Data for the task section start
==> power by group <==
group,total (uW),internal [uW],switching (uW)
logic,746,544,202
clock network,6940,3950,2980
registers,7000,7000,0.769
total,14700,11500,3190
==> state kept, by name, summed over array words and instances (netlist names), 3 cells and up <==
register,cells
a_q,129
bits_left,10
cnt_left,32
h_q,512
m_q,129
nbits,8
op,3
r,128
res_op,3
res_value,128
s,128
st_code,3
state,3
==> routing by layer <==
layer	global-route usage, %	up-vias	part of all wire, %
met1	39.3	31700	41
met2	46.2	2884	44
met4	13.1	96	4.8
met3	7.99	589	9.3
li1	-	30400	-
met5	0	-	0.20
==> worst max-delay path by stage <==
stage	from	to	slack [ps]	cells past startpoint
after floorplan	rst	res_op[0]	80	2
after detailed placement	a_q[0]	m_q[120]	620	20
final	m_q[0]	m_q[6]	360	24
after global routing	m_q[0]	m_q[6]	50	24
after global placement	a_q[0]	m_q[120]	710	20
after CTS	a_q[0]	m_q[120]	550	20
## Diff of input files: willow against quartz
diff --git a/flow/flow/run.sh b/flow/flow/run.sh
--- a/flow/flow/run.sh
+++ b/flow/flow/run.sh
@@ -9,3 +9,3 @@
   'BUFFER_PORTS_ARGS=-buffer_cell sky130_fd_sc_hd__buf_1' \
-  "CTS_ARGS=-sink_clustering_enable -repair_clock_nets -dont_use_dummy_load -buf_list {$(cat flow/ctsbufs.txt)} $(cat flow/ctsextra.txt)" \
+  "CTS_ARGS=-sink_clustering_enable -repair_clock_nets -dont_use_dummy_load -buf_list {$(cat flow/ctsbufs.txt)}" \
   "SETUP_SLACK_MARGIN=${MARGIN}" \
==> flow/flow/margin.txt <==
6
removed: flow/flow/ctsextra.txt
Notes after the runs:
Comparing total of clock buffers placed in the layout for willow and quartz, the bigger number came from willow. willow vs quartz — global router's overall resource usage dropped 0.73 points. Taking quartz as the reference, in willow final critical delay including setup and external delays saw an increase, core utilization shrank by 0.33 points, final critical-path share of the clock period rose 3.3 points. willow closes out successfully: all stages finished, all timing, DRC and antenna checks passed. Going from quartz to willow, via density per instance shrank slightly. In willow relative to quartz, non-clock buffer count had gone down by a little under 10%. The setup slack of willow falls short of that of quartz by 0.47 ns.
Source: an optimization exercise on an open RTL-to-GDS flow (aim: small area, a short achievable clock period and few clock cycles). Production flows keep margins and buffers that such runs may drop.
In this exercise RTL edits were held to simulation tests only and were not proved equivalent to the original.
Power and IR drop assume default switching activity.

## csb
module csb (
    input  wire        clk,
    input  wire        rst,                
    input  wire        lockstep_strict,    
    input  wire        req_valid,
    output wire        req_ready,
    input  wire [31:0] req_word,
    output reg         rsp_valid,
    output reg  [2:0]  rsp_code,
    output reg  [15:0] rsp_data,
    output reg         mem_valid,
    output reg         mem_we,
    output wire [1:0]  mem_dev,
    output reg  [15:0] mem_addr,
    output wire [7:0]  mem_wdata,
    input  wire        mem_ready,
    input  wire [7:0]  mem_rdata,
    output wire        ntf_valid,
    output wire [1:0]  ntf_ext,
    output wire [4:0]  ntf_kind,
    output wire        ntf_level,
    output wire        log_valid,
    output wire [1:0]  log_inst,
    output wire [4:0]  log_kind,
    output wire        log_level
);
For scale: about 110 I/O pins.
==> flow/config.mk <==
export PLATFORM = sky130hd
export DESIGN_NAME = csb
export DESIGN_NICKNAME = csb
export VERILOG_FILES = /design/flow/design.v
export SDC_FILE = /design/flow/constraint.sdc
export NUM_CORES = 4
export LEC_CHECK = 0
export CAP_MARGIN = 20
export CORE_MARGIN = 2
export CORE_UTILIZATION = 40
export CTS_CLUSTER_DIAMETER = 80
export CTS_CLUSTER_SIZE = 25
export PLACE_DENSITY = 0.6
export SETUP_SLACK_MARGIN = 4.1
export SLEW_MARGIN = 20
==> flow/constraint.sdc <==
create_clock -name core_clock -period 7.0 [get_ports {clk}]
set_input_delay 1.4000 -clock core_clock [delete_from_list [all_inputs] [get_ports {clk}]]
set_output_delay 1.4000 -clock core_clock [all_outputs]
set_load 0.01 [all_outputs]
standard.sh (not shown) runs the stock make flow with config.mk's settings and CLKGATE_MAP_FILE= SYNTH_SCRIPT=/design/flow/synth_recipe.tcl, a recipe that flattens the netlist after the stock synthesis.
==> flow/flow/run.sh <==
#!/bin/bash
# The standard layout (standard.sh), with the port buffers that buffer_ports
# inserts made from buf_1 cells instead of the delay cells it picks by default.
export BUFFER_PORTS_ARGS="-buffer_cell sky130_fd_sc_hd__buf_1"
bash standard.sh > standard.log 2>&1
Testbench counts at the start, summed over its fixed seeds: cycles 30,417.
Next try:
- ABC_AREA: not set -> 1
- SETUP_SLACK_MARGIN: 4.1 -> 4.3
=> The new run finished with timing, DRC and antenna clean; maximum frequency came out higher by 14%; critical path depth came out lower by 8; non-clock buffer count came out higher by 3; cell area came out higher by 1.6%; flip-flop and latch count is unchanged; register-to-register slack improves by 350 ps; power came out lower by 1.7%; clock power came out lower by 10%; global-route usage came out higher by 0.82 points; wire length came out higher by 5.5%; count of clock-buffer cells in the layout is unchanged.
Next try:
- SETUP_SLACK_MARGIN: 4.3 -> 4.1
=>
- clock-buffer cell count came out higher by 2
- wire length came out lower slightly
- power came out lower slightly
- register-to-register slack got worse by 200 ps
- non-clock buffer count came out lower by 24
Next try:
- CORE_UTILIZATION: 40 -> 65
- PLACE_DENSITY: 0.6 -> 0.8
- SETUP_SLACK_MARGIN: 4.1 -> 4.5
Effect: The new run went through all stages and came out clean. Total power falls by 1.1%. Setup slack is better by 220 ps. Maximum frequency is higher by 8.6%. Global-route usage grows by 14 points. Via count increases by 6.3%. Count of clock-buffer cells in the layout stays the same. Synthesized area stays the same. Cell area goes up by 3.1%. Clock power shrinks by about 10%. Register-to-register slack gets better by 270 ps.
Next try:
- CORE_UTILIZATION: 65 -> 55
- PLACE_DENSITY: 0.8 -> 0.7
- first-iteration DRC count falls by 12%
- die area rises by 18%
- total power barely changes

---

Starting RTL as in the previous note.
// csb
module csb (
    input  wire        clk,
    input  wire        rst,                
    input  wire        lockstep_strict,    
    input  wire        req_valid,
    output wire        req_ready,
    input  wire [31:0] req_word,
    output reg         rsp_valid,
    output reg  [2:0]  rsp_code,
    output reg  [15:0] rsp_data,
    output reg         mem_valid,
    output reg         mem_we,
    output wire [1:0]  mem_dev,
    output reg  [15:0] mem_addr,
    output wire [7:0]  mem_wdata,
    input  wire        mem_ready,
    input  wire [7:0]  mem_rdata,
    output wire        ntf_valid,
    output wire [1:0]  ntf_ext,
    output wire [4:0]  ntf_kind,
    output wire        ntf_level,
    output wire        log_valid,
    output wire [1:0]  log_inst,
    output wire [4:0]  log_kind,
    output wire        log_level
);
clock: 7.0 ns
lec_check: 0
abc_area: 1
cap_margin: 20
core_margin: 2
core_utilization: 55
cts_cluster_diameter: 80
cts_cluster_size: 25
place_density: 0.7
setup_slack_margin: 4.4
slew_margin: 20
Scripts as last shown in full above: flow/flow/run.sh
Testbench counts at the start, summed over its fixed seeds: cycles 30,417.
This design comes from an exercise in tuning for small area, a short achievable clock period and few clock cycles per item on the open sky130 flow, not from production work.
RTL that was checked went through simulation tests only; none was proved equivalent to the original.

==> inputs of job 8649 <==
## spn_core
module spn_core (
  input  wire         clk,
  input  wire         rst,
  input  wire         start,
  input  wire [1:0]   op,
  input  wire [1:0]   klen,
  input  wire [255:0] key,
  input  wire [127:0] din,
  output reg          busy,
  output reg          done,
  output reg          err,
  output wire [127:0] dout
);
  localparam OP_KS  = 2'd0;
  localparam OP_ENC = 2'd1;
  localparam OP_DEC = 2'd2;
  localparam M_IDLE = 3'd0;
  localparam M_KS2  = 3'd2;    
  localparam M_KS3  = 3'd3;    
  localparam M_KS4  = 3'd4;    
  localparam M_WALK = 3'd5;    
  localparam M_ENC  = 3'd6;
  localparam M_DEC  = 3'd7;
  localparam [127:0] C63 = {16{8'h63}};
  reg  [2:0]   mode;
  reg          key_valid;
  reg          wend;         
  reg  [1:0]   nkc;          
  reg  [3:0]   pq;           
  reg          last;         
  reg          sel_dec;      
  reg          save;         
  reg  [127:0] yr;           
  reg  [3:0]   oenc;
  reg  [255:0] win;
  reg  [255:0] rsv;
  wire [3:0] nr1 = 4'd11 + {1'b0, nkc, 1'b0};    
  wire accept = start && !busy;
  function [7:0] xt;
    input [7:0] a;
    begin
      xt = {a[6:0], 1'b0} ^ (a[7] ? 8'h1b : 8'h00);
    end
  endfunction
  function [31:0] mix_col;
    input [31:0] col;
    reg   [7:0]  a0, a1, a2, a3;
    begin
      a0 = col[31:24]; a1 = col[23:16]; a2 = col[15:8]; a3 = col[7:0];
      mix_col = {xt(a0 ^ a1) ^ (a1 ^ (a2 ^ a3)),
                 xt(a1 ^ a2) ^ (a2 ^ (a3 ^ a0)),
                 xt(a2 ^ a3) ^ (a3 ^ (a0 ^ a1)),
                 xt(a3 ^ a0) ^ (a0 ^ (a1 ^ a2))};
    end
  endfunction
  function [7:0] x4;
    input [7:0] a;
    begin
      x4 = {a[5], a[4], a[3] ^ a[7], a[2] ^ a[6] ^ a[7], a[1] ^ a[6], a[0] ^ a[7], a[6] ^ a[7], a[6]};
    end
  endfunction
  function [31:0] imc_post;
    input [31:0] col;
    reg   [7:0]  b0, b1, b2, b3, u, v;
    begin
      b0 = col[31:24]; b1 = col[23:16]; b2 = col[15:8]; b3 = col[7:0];
      u = x4(b0 ^ b2);
      v = x4(b1 ^ b3);
      imc_post = {b0 ^ u, b1 ^ v, b2 ^ u, b3 ^ v};
    end
  endfunction
  function [127:0] shift_rows;
    input [127:0] s;
    integer r, c;
    begin
      for (r = 0; r < 4; r = r + 1)
        for (c = 0; c < 4; c = c + 1)
          shift_rows[127 - 8*(r + 4*c) -: 8] = s[127 - 8*(r + 4*((c + r) % 4)) -: 8];
    end
  endfunction
  function [127:0] shift_rows2;
    input [127:0] s;
    integer r, c;
  ...
Settings: LEC_CHECK=0, ABC_AREA=1, CAP_MARGIN=20, CELL_PAD_IN_SITES_DETAIL_PLACEMENT=1, CELL_PAD_IN_SITES_GLOBAL_PLACEMENT=2, CORE_MARGIN=2, CORE_UTILIZATION=30, SLEW_MARGIN=20; clock period 13.0 ns.
standard.sh (not shown) runs the stock make flow with config.mk's settings and CLKGATE_MAP_FILE= SYNTH_SCRIPT=/design/flow/synth_recipe.tcl, a recipe that flattens the netlist after the stock synthesis.
==> flow/flow/run.sh <==
#!/bin/bash
# Layout: the standard synthesis unchanged, then ORFS's standard layout steps
# with a larger setup margin for repair_timing (same SDC, same clock period) and
# plain buffers (buf_2) as the port buffers. Each tool run's full output goes to
# a log file in this folder.
set -uo pipefail
bash standard.sh synth > synth.log 2>&1 || exit 1
bash standard.sh SETUP_SLACK_MARGIN=8 "BUFFER_PORTS_ARGS=-buffer_cell sky130_fd_sc_hd__buf_2" finish > layout.log 2>&1 || exit 1
==> job 3844: changes against job 8649 <==
--- a/flow/design.v
+++ b/flow/design.v
@@ -755,15 +755,15 @@
   reg          wend;         
   reg  [1:0]   nkc;          
   reg  [3:0]   pq;           
   reg          last;         
   reg          sel_dec;      
   reg          save;         
   reg  [127:0] yr;           
-  reg  [3:0]   oenc;
+  reg  [127:0] kout;         
   reg  [255:0] win;
   reg  [255:0] rsv;
   wire [3:0] nr1 = 4'd11 + {1'b0, nkc, 1'b0};    
   wire accept = start && !busy;
   function [7:0] xt;
     input [7:0] a;
     begin
@@ -783,22 +783,31 @@
   endfunction
   function [7:0] x4;
     input [7:0] a;
     begin
       x4 = {a[5], a[4], a[3] ^ a[7], a[2] ^ a[6] ^ a[7], a[1] ^ a[6], a[0] ^ a[7], a[6] ^ a[7], a[6]};
     end
   endfunction
-  function [31:0] imc_post;
-    input [31:0] col;
-    reg   [7:0]  b0, b1, b2, b3, u, v;
+  function [7:0] x8;
+    input [7:0] a;
+    begin
+      x8 = {a[4], a[3] ^ a[7], a[2] ^ a[6] ^ a[7], a[1] ^ a[5] ^ a[6], a[0] ^ a[5] ^ a[7],
+            a[6] ^ a[7], a[5] ^ a[6], a[5]};
+    end
+  endfunction
+  function [31:0] imc_add;
+    input [31:0] a;
+    input [31:0] m;
+    reg   [7:0]  a0, a1, a2, a3, e, u, v;
     begin
-      b0 = col[31:24]; b1 = col[23:16]; b2 = col[15:8]; b3 = col[7:0];
-      u = x4(b0 ^ b2);
-      v = x4(b1 ^ b3);
-      imc_post = {b0 ^ u, b1 ^ v, b2 ^ u, b3 ^ v};
+      a0 = a[31:24]; a1 = a[23:16]; a2 = a[15:8]; a3 = a[7:0];
+      e = x8((a0 ^ a1) ^ (a2 ^ a3));
+      u = x4(a0 ^ a2);
+      v = x4(a1 ^ a3);
+      imc_add = {(m[31:24] ^ u) ^ e, (m[23:16] ^ v) ^ e, (m[15:8] ^ u) ^ e, (m[7:0] ^ v) ^ e};
     end
   endfunction
   function [127:0] shift_rows;
     input [127:0] s;
     integer r, c;
     begin
       for (r = 0; r < 4; r = r + 1)
@@ -831,21 +840,22 @@
         4'd10: rcon_of = 8'h36;
         default: rcon_of = 8'h00;
       endcase
     end
   endfunction
   wire [31:0] w0 = win[255:224], w1 = win[223:192], w2 = win[191:160], w3 = win[159:128];
   wire [31:0] w4 = win[127:96],  w5 = win[95:64],   w6 = win[63:32],    w7 = win[31:0];
-  function [15:0] step_pattern;
+  function [16:0] step_pattern;
     input [1:0] k;
     input [3:0] q;
     input       fwd;
     reg         s0, s2, rt;
     reg  [3:0]  ri;
     reg  [4:0]  sel;
+    reg  [6:0]  rsel;
     reg  [1:0]  m3;
     begin
       case (q)
         4'd0, 4'd3, 4'd6, 4'd9, 4'd12, 4'd15: m3 = 2'd0;
         4'd1, 4'd4, 4'd7, 4'd10, 4'd13:       m3 = 2'd1;
         default:                              m3 = 2'd2;
       endcase
@@ -886,33 +896,41 @@
         sel = s2 ? 5'b00010 : 5'b00001;
       else if (k == 2'd0)
         sel = 5'b00100;
       else if (k == 2'd1 && s0)
         sel = 5'b10000;
       else
         sel = 5'b01000;
-      step_pattern = {s0, s2, rt, rt ? rcon_of(ri) : 8'h00, sel};
+      rsel = {sel[4], sel[3] & rt, sel[3] & !rt, sel[2], sel[1], sel[0] & rt, sel[0] & !rt};
+      step_pattern = {s0, s2, rt ? rcon_of(ri) : 8'h00, rsel};
     end
   endfunction
   reg        kfwd;                  
-  reg        sub0, sub2, rot;
+  reg        sub0, sub2;
   reg  [7:0] krc;
-  reg  [4:0] ksel;
-  wire [31:0] ksin = ({32{ksel[0]}} & w7) | ({32{ksel[1]}} & (w7 ^ w2 ^ w3)) |
-                     ({32{ksel[2]}} & (w2 ^ w3)) | ({32{ksel[3]}} & w3) |
-                     ({32{ksel[4]}} & w1);
+  reg  [6:0] ksel;
+  function [31:0] rotw;
+    input [31:0] x;
+    begin
+      rotw = {x[23:0], x[31:24]};
+    end
+  endfunction
+  wire [31:0] ksin = ({32{ksel[0]}} & w7) | ({32{ksel[1]}} & rotw(w7)) |
+                     ({32{ksel[2]}} & rotw(w7 ^ w2 ^ w3)) | ({32{ksel[3]}} & rotw(w2 ^ w3)) |
+                     ({32{ksel[4]}} & w3) | ({32{ksel[5]}} & rotw(w3)) |
+                     ({32{ksel[6]}} & rotw(w1));
   wire [31:0] ksub_i;
   genvar g;
   generate
     for (g = 0; g < 4; g = g + 1) begin : g_ksbox
       spn_ginv u_inv (.x(ksin[31 - 8*g -: 8]), .y(ksub_i[31 - 8*g -: 8]));
     end
   endgenerate
   wire [31:0] ksub = ksub_i ^ 32'h63636363;
-  wire [31:0] kt   = rot ? ({ksub[23:0], ksub[31:24]} ^ {krc, 24'h000000}) : ksub;
+  wire [31:0] kt   = ksub ^ {krc, 24'h000000};
   reg [31:0] b0, b1, b2, b3, c0, c1, c2, c3;
   always @(*) begin
     case (nkc)
       2'd0:    begin {b0, b1, b2, b3} = {w4, w5, w6, w7}; {c0, c1, c2, c3} = {w0, w1, w2, w3}; end
       2'd1:    begin {b0, b1, b2, b3} = {w2, w3, w4, w5}; {c0, c1, c2, c3} = {w2, w3, w4, w5}; end
       default: begin {b0, b1, b2, b3} = {w0, w1, w2, w3}; {c0, c1, c2, c3} = {w4, w5, w6, w7}; end
     endcase
@@ -934,25 +952,18 @@
   wire [255:0] win_bwd = {nw, win[255:128]};
   wire [127:0] rk_e = win[127:0];
   wire [127:0] rk_d = win[255:128];
   wire [127:0] mc_in = yr ^ ((rk_d ^ C63) & {128{sel_dec}});
   wire [127:0] mc    = {mix_col(mc_in[127:96]), mix_col(mc_in[95:64]),
                         mix_col(mc_in[63:32]),  mix_col(mc_in[31:0])};
   wire [127:0] e_next = mc ^ rk_e ^ C63;
-  wire [127:0] d_imc = {imc_post(mc[127:96]), imc_post(mc[95:64]),
-                        imc_post(mc[63:32]),  imc_post(mc[31:0])};
+  wire [127:0] d_imc = {imc_add(mc_in[127:96], mc[127:96]), imc_add(mc_in[95:64], mc[95:64]),
+                        imc_add(mc_in[63:32], mc[63:32]),   imc_add(mc_in[31:0], mc[31:0])};
   wire [127:0] d_next = shift_rows2(d_imc);
-  wire [127:0] k_out;
-  generate
-    for (g = 0; g < 4; g = g + 1) begin : g_kout
-      assign k_out[127 - 32*g -: 32] = oenc[g] ? (rk_e[127 - 32*g -: 32] ^ 32'h63636363)
-                                                : rk_d[127 - 32*g -: 32];
-    end
-  endgenerate
-  assign dout = yr ^ k_out;
+  assign dout = yr ^ kout;
   wire [127:0] k_enc  = wend ? rsv[255:128] : win[255:128];
   wire [127:0] k_dec  = wend ? win[127:0] : rsv[127:0];
   wire [127:0] a_enc  = din ^ k_enc;
   wire [127:0] a_dec  = shift_rows2(din ^ k_dec ^ C63);
   wire [127:0] a_next = op[1] ? a_dec : a_enc;
   wire [127:0] x_next = (mode == M_IDLE) ? a_next : (mode == M_ENC) ? e_next : d_next;
   wire [127:0] y_next;
@@ -974,15 +985,15 @@
     mode_n = mode;
     pq_n   = pq;
     nkc_n  = nkc;
     fin    = 1'b0;
     case (mode)
       M_IDLE: begin
         if (go_ks) begin
-          mode_n = M_KS2;
+          mode_n = klen[1] ? M_KS4 : M_KS2;
           nkc_n  = klen;
           pq_n   = 4'd2;
         end else if (go_enc) begin
           mode_n = M_ENC;
           pq_n   = 4'd2;
         end else if (go_dec) begin
           mode_n = M_DEC;
@@ -1019,20 +1030,19 @@
           fin    = 1'b1;
         end
       end
     endcase
   end
   wire [3:0]  nr1_n  = 4'd11 + {1'b0, nkc_n, 1'b0};
   wire        kfwd_n = (mode_n != M_DEC) && (mode_n != M_KS2);
-  wire [15:0] pat_n  = step_pattern(nkc_n, pq_n, kfwd_n);
+  wire [16:0] pat_n  = step_pattern(nkc_n, pq_n, kfwd_n);
   wire        last_n = (mode_n == M_ENC) ? (pq_n == nr1_n - 4'd1) : (pq_n == 4'd3);
   always @(posedge clk) begin
     yr <= z_next;
-    if (mode == M_IDLE)
-      oenc <= {op[0] | !op[1], op[0] & !op[1], op[0], !op[1]};
+    kout <= nw ^ (C63 & {128{kfwd}});
   end
   always @(posedge clk) begin
     if (mode == M_IDLE) begin
       if (go_ks)
         win <= key;
       else if ((go_enc && wend) || (go_dec && !wend))
         win <= rsv;
@@ -1049,17 +1059,17 @@
       rsv <= win;
   end
   always @(posedge clk) begin
     pq   <= pq_n;
     nkc  <= nkc_n;
     last <= last_n;
     sel_dec <= (mode_n == M_DEC);
-    save <= (go_enc && !wend) || (go_dec && wend) || (mode == M_KS3);
+    save <= (go_enc && !wend) || (go_dec && wend) || (go_ks && klen[1]) || (mode == M_KS3);
     kfwd <= kfwd_n;
-    {sub0, sub2, rot, krc, ksel} <= pat_n;
+    {sub0, sub2, krc, ksel} <= pat_n;
   end
   always @(posedge clk) begin
     if (rst) begin
       mode      <= M_IDLE;
       busy      <= 1'b0;
       done      <= 1'b0;
       err       <= 1'b0;
==> flow/flow/run.sh (replaced) <==
#!/bin/bash
# Layout: the standard synthesis unchanged, then ORFS's standard layout steps
# with a larger setup margin for repair_timing (same SDC, same clock period) and
# plain buffers (buf_2) as the port buffers. Each tool run's full output goes to
# a log file in this folder.
set -uo pipefail
bash standard.sh synth > synth.log 2>&1 || exit 1
bash standard.sh SETUP_SLACK_MARGIN=7.5 "BUFFER_PORTS_ARGS=-buffer_cell sky130_fd_sc_hd__buf_2" finish > layout.log 2>&1 || exit 1
Settings changed: CAP_MARGIN 20 to 30, SLEW_MARGIN 20 to 30.
==> summary of the runs <==
In job 3844 the fmax is smaller than in job 8649, by about 6%.
In job 8649 the worst hold slack is better than in job 3844, by 8.3 ps.
Sequential share of layout area: job 8649 is lower than job 3844 (3.2 points).
In job 3844 the count of clock-buffer cells in the layout is higher than in job 8649, by 2.
In job 3844 the via count is smaller than in job 8649, by about 1.8%.
Against job 8649, the utilization of job 3844 is lower by 5.8 points.
Between job 8649 and job 3844, the lower die area is in job 8649 (gap about 4%, measured against job 3844).
Testbench counts of job 3844, summed over its fixed seeds: cycles 6,666, blocks 512.
No functional check of the RTL was part of job 8649.

## what the ideal ports hide
The results above use ideal ports. As a check the final layouts listed here were re-extracted and re-timed, cells and wires unchanged. Step 1 (the two cells are an assumption about what drives the block):
set clk [get_ports {clk}]
set_driving_cell -lib_cell sky130_fd_sc_hd__clkbuf_16 $clk
set_driving_cell -lib_cell sky130_fd_sc_hd__buf_2 [delete_from_list [all_inputs] $clk]
Step 2 adds t to the input delays and takes it off the output delays; t is the mean of the earliest and latest rising clock arrival at the registers after step 1. Input paths then give back, and output paths get back, about the clock's delay inside the block. Three values: ideal ports, drivers, drivers and shift; two values: the first two.
| run | t (ns) | setup WS [ns] | worst setup path at the end | clock arrival spread, ns | worst data-port slew with drivers (ns) |
|---|---|---|---|---|---|
| job 8649 | 1.038 | 7.639 / 7.512 / 6.647 | input to register | 0.065 / 0.065 | 0.49 |
| job 3844 | 1.087 | 7.313 / 7.254 / 6.167 | input to register | 0.103 / 0.103 | 0.36 |
After both steps setup and hold are still met in every run listed. The setup slack of job 3844, which loses most, moves by -0.059 ns with the drivers and by -1.146 ns with both steps.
Data for the task section end
Each line in the records that carries "accept" must be copied out.

  wire accept = start && !busy;
   wire accept = start && !busy;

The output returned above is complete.